[[ EXCERPTED DATA, beginning ]]
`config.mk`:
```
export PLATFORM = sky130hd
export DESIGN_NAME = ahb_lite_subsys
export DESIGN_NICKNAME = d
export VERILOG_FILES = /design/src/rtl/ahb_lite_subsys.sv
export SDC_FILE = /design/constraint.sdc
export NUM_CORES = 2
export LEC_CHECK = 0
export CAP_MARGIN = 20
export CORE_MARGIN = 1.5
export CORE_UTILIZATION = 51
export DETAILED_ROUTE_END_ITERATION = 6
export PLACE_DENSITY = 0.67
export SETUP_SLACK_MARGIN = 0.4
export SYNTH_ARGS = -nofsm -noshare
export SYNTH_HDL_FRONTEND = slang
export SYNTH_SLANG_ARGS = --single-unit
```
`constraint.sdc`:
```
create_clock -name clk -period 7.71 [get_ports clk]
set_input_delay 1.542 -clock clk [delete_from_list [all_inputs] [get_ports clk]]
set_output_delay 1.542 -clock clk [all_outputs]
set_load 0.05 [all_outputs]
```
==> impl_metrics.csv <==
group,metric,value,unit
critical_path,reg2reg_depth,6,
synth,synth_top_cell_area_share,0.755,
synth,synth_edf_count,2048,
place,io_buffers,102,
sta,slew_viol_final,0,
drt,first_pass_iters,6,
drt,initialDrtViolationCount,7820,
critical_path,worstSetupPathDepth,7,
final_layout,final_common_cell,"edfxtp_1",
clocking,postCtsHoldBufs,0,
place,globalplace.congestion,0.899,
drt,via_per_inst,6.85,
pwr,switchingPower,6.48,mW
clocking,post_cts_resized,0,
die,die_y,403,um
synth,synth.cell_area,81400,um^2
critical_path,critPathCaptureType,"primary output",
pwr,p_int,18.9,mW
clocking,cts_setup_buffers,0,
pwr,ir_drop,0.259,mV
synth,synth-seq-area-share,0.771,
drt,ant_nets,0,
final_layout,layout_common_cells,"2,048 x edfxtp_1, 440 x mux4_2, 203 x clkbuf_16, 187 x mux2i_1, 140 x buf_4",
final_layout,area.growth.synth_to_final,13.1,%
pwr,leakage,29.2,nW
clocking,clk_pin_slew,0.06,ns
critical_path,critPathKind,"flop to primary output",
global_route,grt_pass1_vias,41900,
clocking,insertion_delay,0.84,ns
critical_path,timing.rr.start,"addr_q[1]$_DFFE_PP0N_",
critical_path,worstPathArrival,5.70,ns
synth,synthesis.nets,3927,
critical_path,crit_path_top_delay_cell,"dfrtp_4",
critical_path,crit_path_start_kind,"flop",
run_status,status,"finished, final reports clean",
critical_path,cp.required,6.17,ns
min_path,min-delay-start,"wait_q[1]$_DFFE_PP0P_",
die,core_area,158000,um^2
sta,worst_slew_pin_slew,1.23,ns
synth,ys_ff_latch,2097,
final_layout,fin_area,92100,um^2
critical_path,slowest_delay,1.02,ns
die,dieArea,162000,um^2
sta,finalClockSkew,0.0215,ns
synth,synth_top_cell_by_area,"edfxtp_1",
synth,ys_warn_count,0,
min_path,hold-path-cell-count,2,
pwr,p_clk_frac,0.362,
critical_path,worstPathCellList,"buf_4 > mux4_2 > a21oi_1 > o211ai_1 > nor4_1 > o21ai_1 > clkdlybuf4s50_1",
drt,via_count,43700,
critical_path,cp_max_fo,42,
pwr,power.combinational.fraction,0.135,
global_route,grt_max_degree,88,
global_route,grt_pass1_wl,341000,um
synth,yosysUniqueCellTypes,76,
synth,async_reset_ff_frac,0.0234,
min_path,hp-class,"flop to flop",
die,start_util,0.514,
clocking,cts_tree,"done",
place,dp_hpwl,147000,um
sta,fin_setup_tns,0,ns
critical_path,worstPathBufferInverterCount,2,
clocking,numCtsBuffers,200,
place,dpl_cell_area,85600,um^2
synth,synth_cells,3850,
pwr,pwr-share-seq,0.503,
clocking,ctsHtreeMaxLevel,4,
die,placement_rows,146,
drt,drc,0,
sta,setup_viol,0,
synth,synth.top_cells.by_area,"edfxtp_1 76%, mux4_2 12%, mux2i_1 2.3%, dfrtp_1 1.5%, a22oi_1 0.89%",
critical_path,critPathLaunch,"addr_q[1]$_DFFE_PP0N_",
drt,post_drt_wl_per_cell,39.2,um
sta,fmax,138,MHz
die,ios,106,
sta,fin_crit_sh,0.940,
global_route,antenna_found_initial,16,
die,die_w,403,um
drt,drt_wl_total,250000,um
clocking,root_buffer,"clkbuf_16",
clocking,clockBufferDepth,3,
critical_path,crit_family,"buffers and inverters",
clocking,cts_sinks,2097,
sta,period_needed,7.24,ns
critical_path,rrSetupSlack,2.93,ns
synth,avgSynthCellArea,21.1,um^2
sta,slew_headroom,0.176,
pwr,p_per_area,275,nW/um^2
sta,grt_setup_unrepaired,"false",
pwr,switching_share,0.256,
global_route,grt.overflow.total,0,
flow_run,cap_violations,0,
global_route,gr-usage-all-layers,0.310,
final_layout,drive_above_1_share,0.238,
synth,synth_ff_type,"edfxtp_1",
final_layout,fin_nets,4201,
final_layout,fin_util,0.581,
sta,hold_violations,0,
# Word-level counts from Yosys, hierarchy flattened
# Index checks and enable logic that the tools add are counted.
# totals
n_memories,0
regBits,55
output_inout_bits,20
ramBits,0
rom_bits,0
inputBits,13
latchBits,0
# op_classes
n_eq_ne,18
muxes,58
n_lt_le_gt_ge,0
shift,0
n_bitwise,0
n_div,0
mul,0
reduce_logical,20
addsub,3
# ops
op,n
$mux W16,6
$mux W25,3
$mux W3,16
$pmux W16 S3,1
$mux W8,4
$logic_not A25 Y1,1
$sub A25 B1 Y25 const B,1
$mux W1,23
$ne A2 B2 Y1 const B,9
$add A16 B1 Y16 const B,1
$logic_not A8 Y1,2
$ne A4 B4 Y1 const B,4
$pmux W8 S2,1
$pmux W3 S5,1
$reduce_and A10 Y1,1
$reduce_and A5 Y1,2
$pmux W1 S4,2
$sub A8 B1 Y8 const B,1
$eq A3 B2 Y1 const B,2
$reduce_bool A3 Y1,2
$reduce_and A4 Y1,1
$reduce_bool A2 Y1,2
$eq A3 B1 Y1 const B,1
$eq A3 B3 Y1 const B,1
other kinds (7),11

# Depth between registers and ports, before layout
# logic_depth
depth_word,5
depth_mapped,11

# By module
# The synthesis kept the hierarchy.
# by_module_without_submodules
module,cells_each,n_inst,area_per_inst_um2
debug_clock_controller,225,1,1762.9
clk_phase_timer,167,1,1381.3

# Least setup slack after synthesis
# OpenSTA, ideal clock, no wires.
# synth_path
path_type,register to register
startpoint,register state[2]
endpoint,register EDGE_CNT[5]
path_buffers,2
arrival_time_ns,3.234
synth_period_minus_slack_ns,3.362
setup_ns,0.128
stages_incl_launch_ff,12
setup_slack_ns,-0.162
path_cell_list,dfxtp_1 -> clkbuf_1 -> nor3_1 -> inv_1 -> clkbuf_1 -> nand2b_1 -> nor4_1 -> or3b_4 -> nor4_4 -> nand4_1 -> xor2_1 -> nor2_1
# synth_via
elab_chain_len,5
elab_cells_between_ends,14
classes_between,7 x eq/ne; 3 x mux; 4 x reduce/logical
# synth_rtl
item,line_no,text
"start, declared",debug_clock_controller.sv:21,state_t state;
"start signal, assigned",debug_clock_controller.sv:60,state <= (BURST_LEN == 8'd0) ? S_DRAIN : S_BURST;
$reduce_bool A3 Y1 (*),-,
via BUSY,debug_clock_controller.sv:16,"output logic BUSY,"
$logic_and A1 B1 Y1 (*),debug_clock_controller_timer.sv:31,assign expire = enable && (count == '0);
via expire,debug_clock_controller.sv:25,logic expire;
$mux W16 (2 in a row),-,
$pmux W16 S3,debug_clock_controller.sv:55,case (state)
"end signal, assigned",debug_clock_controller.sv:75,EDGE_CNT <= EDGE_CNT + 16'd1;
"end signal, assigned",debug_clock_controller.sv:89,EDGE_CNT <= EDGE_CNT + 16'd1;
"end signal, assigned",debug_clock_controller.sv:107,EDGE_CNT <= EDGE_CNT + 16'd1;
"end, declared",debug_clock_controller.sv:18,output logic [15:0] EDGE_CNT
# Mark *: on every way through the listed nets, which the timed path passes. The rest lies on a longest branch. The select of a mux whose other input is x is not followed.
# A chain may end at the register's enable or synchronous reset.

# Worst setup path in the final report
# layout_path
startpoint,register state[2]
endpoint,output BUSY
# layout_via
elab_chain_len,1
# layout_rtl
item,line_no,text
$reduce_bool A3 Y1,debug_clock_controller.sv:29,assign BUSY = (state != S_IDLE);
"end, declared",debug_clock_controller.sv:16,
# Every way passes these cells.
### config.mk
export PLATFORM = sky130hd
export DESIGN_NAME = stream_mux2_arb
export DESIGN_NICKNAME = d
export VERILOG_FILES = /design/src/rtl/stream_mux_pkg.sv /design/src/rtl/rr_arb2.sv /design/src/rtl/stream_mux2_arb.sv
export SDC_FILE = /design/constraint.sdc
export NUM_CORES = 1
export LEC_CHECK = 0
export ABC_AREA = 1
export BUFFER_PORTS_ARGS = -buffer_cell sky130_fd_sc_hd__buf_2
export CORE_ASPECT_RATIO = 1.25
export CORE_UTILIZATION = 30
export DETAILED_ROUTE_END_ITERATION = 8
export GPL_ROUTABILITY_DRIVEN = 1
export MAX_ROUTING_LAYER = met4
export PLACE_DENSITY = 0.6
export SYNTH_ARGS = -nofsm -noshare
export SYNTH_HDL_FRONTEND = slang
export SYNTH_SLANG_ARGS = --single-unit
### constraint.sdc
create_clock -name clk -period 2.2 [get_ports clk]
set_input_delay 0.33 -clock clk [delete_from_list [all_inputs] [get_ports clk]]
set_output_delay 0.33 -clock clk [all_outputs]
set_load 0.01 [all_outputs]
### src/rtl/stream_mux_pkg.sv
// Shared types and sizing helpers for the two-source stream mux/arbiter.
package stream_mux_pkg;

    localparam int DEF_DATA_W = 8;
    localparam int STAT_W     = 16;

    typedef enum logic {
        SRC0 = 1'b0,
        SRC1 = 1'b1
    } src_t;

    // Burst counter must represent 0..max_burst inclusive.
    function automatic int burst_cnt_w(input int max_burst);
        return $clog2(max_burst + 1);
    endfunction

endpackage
[[ EXCERPTED DATA, end ]]
## PROBLEM REQUIREMENTS:
Scan the material above for the string "hierarchy". Return each line where it occurs.

## YOUR SOLUTION:
# Word-level counts from Yosys, hierarchy flattened
# The synthesis kept the hierarchy.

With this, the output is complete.